(Saved data entries)

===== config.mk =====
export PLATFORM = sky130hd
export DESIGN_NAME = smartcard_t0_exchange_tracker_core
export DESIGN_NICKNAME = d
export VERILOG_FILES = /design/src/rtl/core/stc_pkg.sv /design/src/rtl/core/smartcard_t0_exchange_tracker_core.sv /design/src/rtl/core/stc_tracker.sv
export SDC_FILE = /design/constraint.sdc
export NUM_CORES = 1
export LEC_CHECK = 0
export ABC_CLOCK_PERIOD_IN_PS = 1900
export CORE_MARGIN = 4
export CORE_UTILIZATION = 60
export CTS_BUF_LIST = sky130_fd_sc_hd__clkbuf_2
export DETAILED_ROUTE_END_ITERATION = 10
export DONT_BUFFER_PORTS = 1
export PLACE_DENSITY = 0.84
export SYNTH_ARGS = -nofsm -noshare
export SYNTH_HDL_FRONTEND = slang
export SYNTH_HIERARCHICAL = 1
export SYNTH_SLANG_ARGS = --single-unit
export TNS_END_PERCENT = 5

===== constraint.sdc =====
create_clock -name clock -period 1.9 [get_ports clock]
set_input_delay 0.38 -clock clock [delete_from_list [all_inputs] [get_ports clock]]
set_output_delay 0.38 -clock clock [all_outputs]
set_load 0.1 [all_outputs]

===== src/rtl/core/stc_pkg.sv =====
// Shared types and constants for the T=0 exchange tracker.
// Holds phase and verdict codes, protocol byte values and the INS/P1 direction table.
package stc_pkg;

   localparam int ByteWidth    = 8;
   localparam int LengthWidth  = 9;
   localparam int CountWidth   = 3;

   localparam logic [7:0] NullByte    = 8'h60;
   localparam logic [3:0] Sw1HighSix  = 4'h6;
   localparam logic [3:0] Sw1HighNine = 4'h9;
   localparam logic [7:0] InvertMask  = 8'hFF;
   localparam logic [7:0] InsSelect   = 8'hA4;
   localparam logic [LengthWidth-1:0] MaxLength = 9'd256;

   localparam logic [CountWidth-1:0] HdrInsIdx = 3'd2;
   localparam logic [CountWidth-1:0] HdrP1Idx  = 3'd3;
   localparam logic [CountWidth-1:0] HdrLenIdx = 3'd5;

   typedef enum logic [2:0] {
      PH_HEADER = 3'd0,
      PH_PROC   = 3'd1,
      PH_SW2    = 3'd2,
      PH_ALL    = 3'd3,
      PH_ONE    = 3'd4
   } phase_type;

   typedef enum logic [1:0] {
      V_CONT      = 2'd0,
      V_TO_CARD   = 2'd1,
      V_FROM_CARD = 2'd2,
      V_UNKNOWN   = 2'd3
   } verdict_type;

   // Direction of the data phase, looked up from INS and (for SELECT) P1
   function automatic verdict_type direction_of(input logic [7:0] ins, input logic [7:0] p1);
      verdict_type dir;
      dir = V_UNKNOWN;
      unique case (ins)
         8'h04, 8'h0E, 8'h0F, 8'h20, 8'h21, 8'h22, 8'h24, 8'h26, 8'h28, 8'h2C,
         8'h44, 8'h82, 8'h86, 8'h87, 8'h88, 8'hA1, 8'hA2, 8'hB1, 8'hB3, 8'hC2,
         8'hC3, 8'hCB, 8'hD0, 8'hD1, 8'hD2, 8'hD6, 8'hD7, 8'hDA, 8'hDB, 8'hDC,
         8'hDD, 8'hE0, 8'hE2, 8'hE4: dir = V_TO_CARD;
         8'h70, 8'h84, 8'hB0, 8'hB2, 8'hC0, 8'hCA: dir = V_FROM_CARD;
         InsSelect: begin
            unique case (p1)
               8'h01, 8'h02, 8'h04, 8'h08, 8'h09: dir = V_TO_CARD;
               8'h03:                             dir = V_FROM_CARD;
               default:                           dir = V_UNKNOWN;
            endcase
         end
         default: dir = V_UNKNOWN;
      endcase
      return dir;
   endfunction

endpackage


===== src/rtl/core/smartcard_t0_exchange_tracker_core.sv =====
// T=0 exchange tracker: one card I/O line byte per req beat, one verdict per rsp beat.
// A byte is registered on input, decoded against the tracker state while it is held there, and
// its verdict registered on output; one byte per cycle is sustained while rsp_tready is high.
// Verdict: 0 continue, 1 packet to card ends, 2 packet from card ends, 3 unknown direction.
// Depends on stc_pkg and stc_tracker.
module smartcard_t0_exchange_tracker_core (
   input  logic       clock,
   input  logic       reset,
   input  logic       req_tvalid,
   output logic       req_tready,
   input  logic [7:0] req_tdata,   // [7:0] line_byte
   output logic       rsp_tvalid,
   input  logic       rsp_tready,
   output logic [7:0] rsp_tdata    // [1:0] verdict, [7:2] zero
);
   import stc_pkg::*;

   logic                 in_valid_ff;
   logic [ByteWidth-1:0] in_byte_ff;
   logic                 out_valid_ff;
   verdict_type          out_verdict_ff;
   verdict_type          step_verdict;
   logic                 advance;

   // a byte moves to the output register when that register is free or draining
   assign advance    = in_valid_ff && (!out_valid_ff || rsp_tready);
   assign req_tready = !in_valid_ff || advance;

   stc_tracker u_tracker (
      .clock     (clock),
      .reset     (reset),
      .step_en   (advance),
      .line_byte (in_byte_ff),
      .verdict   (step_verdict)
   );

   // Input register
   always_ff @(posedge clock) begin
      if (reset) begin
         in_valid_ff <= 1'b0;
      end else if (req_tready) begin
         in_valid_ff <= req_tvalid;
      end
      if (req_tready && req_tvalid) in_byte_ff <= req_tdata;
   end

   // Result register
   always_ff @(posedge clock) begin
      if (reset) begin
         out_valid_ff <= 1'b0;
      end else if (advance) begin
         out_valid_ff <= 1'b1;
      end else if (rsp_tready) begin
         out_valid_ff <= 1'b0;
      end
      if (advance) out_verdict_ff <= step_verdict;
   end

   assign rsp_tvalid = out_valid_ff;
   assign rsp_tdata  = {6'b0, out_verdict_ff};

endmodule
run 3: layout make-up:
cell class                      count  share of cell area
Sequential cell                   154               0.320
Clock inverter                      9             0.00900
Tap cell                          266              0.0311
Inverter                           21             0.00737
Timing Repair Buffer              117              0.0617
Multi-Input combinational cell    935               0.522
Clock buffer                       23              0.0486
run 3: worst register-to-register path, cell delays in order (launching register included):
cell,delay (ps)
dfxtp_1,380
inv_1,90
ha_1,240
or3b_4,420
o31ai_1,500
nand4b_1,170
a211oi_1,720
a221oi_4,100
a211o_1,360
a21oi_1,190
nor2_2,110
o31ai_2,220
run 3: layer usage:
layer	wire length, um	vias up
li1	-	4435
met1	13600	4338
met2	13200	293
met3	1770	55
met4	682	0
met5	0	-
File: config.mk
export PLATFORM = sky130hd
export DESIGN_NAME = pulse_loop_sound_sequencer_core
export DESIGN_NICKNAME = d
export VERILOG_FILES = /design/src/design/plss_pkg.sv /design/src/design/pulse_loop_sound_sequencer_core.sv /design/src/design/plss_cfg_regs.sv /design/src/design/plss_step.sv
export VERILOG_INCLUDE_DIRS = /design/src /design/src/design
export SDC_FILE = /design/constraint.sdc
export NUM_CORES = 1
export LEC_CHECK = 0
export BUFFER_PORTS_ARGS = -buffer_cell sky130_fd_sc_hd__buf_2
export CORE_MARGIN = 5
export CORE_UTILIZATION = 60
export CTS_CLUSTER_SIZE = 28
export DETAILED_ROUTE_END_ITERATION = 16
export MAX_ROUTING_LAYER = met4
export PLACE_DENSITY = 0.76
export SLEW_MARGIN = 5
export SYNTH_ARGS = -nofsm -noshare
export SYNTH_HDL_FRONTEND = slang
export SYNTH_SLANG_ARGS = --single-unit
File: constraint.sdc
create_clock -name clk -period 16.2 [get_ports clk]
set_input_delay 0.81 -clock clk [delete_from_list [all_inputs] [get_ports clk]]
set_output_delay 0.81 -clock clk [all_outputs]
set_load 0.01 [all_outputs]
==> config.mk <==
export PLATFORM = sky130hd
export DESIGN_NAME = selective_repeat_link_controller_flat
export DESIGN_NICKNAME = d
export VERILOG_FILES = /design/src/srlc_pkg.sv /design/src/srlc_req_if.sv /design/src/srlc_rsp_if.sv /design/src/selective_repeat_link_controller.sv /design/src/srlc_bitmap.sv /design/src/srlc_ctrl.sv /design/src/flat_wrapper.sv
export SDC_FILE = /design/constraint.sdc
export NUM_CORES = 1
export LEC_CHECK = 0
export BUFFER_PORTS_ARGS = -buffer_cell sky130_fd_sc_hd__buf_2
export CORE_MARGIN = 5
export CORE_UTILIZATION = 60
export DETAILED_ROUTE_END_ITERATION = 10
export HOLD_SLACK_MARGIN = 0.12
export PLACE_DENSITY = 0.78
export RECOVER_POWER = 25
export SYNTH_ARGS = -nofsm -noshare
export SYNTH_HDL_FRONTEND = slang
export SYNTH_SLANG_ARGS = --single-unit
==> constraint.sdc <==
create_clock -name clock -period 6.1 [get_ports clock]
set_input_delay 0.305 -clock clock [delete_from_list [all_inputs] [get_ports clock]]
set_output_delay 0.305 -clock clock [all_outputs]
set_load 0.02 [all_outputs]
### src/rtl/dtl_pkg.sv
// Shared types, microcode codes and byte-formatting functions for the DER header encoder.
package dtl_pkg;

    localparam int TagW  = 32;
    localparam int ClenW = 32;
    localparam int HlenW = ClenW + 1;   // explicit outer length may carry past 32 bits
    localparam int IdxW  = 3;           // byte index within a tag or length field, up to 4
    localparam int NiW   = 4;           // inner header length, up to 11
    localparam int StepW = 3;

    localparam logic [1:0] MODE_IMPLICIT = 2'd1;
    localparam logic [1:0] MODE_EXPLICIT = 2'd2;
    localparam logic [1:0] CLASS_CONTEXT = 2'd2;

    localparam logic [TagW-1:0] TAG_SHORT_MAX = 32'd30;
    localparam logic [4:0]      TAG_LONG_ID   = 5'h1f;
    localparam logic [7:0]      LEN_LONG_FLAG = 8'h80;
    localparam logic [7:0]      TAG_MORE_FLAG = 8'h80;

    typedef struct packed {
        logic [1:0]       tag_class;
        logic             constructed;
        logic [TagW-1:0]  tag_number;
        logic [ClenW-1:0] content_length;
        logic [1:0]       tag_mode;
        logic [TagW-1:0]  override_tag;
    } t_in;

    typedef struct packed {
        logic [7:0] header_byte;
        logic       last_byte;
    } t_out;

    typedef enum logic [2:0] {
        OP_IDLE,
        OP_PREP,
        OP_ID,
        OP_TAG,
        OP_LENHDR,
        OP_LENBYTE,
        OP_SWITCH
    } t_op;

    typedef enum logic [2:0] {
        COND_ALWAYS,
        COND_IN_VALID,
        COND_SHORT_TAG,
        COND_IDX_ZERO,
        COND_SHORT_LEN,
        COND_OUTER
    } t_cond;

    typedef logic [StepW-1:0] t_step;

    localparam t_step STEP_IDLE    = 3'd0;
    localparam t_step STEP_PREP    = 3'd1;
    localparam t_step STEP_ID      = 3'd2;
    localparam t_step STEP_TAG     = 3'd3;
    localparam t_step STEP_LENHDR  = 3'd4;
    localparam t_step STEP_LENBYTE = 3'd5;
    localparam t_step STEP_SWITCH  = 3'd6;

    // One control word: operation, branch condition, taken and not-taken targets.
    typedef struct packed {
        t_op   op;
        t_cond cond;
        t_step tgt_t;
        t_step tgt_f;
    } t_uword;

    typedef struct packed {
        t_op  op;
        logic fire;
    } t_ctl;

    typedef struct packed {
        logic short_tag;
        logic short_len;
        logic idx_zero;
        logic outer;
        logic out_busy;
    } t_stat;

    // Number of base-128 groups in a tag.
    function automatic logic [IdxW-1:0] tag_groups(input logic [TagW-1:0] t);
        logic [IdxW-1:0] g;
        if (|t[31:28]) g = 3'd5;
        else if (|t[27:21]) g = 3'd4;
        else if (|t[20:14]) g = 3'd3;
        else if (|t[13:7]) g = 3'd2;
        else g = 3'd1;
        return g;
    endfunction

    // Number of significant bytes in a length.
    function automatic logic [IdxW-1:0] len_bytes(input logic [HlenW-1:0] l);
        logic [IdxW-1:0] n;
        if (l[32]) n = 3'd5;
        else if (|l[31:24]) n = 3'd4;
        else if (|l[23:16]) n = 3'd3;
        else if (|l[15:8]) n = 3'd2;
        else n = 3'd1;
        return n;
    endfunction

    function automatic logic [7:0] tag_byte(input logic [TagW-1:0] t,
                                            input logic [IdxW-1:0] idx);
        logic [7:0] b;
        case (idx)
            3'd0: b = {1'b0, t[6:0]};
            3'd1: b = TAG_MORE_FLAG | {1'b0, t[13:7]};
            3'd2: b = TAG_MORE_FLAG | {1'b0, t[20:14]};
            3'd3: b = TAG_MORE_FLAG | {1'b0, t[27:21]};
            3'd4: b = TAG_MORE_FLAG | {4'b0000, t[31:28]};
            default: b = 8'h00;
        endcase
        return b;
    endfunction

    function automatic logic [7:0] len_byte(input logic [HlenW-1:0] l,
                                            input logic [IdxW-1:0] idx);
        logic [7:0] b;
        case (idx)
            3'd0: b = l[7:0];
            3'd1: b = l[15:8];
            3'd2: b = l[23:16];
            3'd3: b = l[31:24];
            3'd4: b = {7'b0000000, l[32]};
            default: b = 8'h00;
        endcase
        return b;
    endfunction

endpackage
...
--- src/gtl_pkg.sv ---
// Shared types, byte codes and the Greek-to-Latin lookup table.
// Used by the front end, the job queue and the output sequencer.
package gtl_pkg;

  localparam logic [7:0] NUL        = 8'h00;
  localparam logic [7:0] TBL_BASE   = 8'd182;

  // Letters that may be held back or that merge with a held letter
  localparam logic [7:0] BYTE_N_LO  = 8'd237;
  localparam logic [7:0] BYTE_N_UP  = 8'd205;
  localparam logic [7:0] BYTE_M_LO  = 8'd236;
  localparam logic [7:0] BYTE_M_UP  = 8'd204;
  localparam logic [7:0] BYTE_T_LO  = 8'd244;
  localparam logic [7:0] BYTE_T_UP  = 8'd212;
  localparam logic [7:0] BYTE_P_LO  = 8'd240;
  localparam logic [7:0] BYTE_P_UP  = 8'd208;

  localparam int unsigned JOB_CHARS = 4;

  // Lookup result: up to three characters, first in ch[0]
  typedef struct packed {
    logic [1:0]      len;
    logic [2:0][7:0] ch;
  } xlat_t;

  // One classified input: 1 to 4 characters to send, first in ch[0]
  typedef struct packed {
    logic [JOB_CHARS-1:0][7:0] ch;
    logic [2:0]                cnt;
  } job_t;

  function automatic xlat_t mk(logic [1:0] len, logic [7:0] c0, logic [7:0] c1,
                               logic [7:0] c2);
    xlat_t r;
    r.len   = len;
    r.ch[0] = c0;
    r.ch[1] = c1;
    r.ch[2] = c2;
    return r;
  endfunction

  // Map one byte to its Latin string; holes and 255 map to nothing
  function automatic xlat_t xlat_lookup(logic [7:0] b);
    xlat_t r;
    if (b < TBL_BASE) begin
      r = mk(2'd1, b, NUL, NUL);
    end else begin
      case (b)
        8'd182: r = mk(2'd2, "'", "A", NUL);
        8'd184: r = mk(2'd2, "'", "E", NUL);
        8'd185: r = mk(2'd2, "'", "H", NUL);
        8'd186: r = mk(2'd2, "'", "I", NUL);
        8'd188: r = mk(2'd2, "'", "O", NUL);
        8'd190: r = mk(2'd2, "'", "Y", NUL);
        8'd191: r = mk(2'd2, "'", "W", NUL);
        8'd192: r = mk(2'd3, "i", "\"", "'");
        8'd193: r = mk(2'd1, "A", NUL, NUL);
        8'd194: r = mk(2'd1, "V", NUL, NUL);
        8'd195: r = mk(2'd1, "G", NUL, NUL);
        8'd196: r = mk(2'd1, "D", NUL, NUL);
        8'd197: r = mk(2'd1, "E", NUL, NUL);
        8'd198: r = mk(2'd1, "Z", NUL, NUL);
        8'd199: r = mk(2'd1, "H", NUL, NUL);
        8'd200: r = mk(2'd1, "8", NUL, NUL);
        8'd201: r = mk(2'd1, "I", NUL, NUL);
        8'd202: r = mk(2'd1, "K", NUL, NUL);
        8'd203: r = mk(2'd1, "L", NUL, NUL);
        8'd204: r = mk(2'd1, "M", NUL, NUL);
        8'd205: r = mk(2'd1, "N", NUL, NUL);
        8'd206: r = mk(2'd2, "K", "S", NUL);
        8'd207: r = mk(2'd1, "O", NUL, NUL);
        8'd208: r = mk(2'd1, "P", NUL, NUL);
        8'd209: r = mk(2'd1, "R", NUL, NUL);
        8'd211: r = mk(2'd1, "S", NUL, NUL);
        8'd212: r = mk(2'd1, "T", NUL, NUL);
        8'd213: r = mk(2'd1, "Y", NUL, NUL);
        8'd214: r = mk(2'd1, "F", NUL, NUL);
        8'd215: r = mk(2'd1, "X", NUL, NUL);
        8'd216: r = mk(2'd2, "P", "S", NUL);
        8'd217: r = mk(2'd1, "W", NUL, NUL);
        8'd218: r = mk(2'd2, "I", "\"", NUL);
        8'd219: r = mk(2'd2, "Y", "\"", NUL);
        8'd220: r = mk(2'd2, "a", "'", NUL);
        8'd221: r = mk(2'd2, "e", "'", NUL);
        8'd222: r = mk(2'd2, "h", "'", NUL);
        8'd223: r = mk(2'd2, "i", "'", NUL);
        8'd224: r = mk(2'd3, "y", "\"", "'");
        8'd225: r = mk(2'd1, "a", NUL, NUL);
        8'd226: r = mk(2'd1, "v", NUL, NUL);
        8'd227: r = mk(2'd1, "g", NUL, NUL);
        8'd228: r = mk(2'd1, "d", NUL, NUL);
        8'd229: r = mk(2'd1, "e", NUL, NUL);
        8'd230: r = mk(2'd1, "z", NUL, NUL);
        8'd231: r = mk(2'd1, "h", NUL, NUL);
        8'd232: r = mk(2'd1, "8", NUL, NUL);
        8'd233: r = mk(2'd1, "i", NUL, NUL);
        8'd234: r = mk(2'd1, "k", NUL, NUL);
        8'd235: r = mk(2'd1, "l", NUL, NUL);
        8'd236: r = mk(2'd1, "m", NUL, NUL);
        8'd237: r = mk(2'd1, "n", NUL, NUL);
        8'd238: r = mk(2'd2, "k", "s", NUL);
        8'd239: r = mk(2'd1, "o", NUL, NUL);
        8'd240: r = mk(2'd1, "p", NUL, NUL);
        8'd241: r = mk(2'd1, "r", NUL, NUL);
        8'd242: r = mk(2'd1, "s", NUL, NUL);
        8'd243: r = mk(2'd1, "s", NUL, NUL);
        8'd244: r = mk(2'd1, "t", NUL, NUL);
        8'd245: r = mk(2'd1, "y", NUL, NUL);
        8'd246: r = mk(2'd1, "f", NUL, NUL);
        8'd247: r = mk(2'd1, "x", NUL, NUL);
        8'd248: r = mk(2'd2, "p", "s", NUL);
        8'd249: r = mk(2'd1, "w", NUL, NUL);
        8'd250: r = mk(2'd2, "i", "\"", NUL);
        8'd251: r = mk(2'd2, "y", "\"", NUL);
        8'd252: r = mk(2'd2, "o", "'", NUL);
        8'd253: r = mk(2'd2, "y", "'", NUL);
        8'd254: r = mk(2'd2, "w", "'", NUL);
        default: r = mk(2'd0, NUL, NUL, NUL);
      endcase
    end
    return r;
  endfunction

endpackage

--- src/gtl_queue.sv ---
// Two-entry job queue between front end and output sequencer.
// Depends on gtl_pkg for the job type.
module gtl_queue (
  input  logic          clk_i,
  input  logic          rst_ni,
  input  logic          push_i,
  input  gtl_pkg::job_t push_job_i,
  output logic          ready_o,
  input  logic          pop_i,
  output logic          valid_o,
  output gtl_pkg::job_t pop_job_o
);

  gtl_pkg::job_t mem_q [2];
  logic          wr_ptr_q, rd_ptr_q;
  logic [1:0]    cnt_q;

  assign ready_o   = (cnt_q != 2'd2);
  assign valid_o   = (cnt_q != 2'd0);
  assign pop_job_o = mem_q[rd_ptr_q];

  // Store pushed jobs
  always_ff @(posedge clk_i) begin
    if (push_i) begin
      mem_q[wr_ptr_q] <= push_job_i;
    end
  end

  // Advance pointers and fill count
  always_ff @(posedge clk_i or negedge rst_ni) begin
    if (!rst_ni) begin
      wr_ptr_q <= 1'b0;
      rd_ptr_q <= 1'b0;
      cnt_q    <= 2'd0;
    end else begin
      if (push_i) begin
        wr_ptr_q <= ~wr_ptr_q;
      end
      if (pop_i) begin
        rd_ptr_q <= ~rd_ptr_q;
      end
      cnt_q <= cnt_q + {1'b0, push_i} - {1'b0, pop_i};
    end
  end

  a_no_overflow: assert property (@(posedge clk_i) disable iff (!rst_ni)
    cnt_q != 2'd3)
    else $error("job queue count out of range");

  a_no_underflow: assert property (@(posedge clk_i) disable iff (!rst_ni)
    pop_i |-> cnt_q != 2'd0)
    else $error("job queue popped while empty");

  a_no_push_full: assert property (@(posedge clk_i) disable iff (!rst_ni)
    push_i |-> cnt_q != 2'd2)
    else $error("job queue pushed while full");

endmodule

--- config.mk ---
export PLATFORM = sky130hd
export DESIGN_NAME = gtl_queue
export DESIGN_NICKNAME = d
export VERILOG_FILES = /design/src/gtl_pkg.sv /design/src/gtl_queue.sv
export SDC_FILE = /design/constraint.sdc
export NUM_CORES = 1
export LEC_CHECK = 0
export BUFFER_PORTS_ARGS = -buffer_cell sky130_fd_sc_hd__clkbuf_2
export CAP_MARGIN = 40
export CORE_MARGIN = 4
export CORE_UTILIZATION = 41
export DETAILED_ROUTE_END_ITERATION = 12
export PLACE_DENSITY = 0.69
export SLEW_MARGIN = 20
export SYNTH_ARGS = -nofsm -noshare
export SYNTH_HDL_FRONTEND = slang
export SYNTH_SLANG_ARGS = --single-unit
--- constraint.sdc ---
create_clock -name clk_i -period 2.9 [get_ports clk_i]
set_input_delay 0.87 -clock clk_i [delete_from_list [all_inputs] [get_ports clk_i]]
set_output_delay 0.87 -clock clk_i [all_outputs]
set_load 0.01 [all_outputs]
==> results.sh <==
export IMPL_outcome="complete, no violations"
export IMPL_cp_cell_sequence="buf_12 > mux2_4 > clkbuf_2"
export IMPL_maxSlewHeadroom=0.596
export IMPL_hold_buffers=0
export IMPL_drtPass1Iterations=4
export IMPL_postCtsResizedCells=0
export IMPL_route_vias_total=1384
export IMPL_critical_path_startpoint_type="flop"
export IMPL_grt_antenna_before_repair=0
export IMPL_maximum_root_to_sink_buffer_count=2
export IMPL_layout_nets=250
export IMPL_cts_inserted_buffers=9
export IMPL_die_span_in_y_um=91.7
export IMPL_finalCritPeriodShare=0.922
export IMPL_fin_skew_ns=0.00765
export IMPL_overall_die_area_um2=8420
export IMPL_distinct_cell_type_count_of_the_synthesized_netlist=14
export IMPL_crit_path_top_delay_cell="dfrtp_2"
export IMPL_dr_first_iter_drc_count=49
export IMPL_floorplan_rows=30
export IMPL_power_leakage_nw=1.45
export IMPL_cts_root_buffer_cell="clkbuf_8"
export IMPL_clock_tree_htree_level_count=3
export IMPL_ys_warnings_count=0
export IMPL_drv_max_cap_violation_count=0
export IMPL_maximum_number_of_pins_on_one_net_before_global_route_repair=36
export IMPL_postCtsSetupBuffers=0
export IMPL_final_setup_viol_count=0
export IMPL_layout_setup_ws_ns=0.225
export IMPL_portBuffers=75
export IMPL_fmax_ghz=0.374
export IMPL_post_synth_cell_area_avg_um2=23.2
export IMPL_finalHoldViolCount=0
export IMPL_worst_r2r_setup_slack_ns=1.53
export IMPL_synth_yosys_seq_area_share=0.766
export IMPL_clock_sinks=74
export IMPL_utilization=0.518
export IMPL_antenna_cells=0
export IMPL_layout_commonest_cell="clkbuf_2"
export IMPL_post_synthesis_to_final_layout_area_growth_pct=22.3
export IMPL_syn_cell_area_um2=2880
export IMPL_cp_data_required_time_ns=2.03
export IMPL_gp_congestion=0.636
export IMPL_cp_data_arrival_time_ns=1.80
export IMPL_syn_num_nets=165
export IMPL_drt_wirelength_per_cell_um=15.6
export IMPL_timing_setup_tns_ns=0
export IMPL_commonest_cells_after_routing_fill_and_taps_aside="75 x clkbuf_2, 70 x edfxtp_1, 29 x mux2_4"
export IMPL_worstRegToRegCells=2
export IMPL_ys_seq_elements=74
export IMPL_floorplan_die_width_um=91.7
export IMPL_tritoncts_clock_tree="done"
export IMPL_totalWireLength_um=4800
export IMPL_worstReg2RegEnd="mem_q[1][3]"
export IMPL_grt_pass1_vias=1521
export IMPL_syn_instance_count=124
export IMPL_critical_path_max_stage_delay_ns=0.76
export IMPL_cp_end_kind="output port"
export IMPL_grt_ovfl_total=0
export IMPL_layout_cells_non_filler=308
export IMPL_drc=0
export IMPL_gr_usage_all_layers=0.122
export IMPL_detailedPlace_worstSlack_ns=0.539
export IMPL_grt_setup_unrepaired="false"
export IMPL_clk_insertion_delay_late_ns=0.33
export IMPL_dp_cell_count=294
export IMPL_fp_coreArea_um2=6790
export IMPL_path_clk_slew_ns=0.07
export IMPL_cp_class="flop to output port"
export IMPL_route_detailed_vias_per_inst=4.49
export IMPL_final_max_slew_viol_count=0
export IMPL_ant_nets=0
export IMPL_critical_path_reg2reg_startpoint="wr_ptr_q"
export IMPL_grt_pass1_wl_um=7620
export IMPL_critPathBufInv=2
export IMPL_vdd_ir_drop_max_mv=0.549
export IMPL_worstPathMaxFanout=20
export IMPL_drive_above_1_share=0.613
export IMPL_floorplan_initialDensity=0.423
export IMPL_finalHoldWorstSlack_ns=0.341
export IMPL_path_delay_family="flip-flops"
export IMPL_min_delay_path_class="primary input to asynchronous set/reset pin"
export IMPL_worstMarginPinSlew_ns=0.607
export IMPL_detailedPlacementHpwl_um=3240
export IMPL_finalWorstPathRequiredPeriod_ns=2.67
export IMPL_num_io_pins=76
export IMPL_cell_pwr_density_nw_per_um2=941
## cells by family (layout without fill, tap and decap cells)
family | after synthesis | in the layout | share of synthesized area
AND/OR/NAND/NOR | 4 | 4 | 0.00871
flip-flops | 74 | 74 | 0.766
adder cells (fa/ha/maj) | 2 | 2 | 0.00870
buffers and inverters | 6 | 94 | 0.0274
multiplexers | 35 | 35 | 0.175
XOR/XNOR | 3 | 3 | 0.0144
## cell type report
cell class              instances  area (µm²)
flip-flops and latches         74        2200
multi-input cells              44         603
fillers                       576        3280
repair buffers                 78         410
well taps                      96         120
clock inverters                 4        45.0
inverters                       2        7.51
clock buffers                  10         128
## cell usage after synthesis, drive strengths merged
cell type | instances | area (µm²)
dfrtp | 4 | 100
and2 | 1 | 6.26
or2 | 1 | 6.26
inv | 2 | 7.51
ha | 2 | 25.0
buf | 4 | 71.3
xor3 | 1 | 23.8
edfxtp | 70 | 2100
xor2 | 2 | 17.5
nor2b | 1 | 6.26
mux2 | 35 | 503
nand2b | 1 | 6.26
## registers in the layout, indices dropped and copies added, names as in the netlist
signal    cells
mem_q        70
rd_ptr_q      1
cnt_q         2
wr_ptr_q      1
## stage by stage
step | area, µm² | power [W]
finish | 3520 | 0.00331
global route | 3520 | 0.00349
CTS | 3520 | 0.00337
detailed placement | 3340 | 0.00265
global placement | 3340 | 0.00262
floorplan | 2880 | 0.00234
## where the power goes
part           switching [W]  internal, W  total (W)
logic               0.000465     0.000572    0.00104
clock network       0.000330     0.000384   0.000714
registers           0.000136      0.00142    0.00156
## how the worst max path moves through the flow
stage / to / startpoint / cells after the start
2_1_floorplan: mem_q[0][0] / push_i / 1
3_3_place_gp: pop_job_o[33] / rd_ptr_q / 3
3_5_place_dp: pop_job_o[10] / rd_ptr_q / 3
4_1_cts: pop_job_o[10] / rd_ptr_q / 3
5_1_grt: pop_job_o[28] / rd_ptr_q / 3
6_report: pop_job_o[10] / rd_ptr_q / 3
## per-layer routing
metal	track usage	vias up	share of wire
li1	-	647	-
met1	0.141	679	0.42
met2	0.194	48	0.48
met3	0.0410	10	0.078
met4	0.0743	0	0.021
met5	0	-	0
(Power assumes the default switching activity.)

Required action —
Would you retype exactly the lines above, from the line with "buf | 4 | 71.3" to the line with "(Power assumes the", with both end lines kept and nothing more?

Written reply —
buf | 4 | 71.3
xor3 | 1 | 23.8
edfxtp | 70 | 2100
xor2 | 2 | 17.5
nor2b | 1 | 6.26
mux2 | 35 | 503
nand2b | 1 | 6.26
## registers in the layout, indices dropped and copies added, names as in the netlist
signal    cells
mem_q        70
rd_ptr_q      1
cnt_q         2
wr_ptr_q      1
## stage by stage
step | area, µm² | power [W]
finish | 3520 | 0.00331
global route | 3520 | 0.00349
CTS | 3520 | 0.00337
detailed placement | 3340 | 0.00265
global placement | 3340 | 0.00262
floorplan | 2880 | 0.00234
## where the power goes
part           switching [W]  internal, W  total (W)
logic               0.000465     0.000572    0.00104
clock network       0.000330     0.000384   0.000714
registers           0.000136      0.00142    0.00156
## how the worst max path moves through the flow
stage / to / startpoint / cells after the start
2_1_floorplan: mem_q[0][0] / push_i / 1
3_3_place_gp: pop_job_o[33] / rd_ptr_q / 3
3_5_place_dp: pop_job_o[10] / rd_ptr_q / 3
4_1_cts: pop_job_o[10] / rd_ptr_q / 3
5_1_grt: pop_job_o[28] / rd_ptr_q / 3
6_report: pop_job_o[10] / rd_ptr_q / 3
## per-layer routing
metal	track usage	vias up	share of wire
li1	-	647	-
met1	0.141	679	0.42
met2	0.194	48	0.48
met3	0.0410	10	0.078
met4	0.0743	0	0.021
met5	0	-	0
(Power assumes the default switching activity.)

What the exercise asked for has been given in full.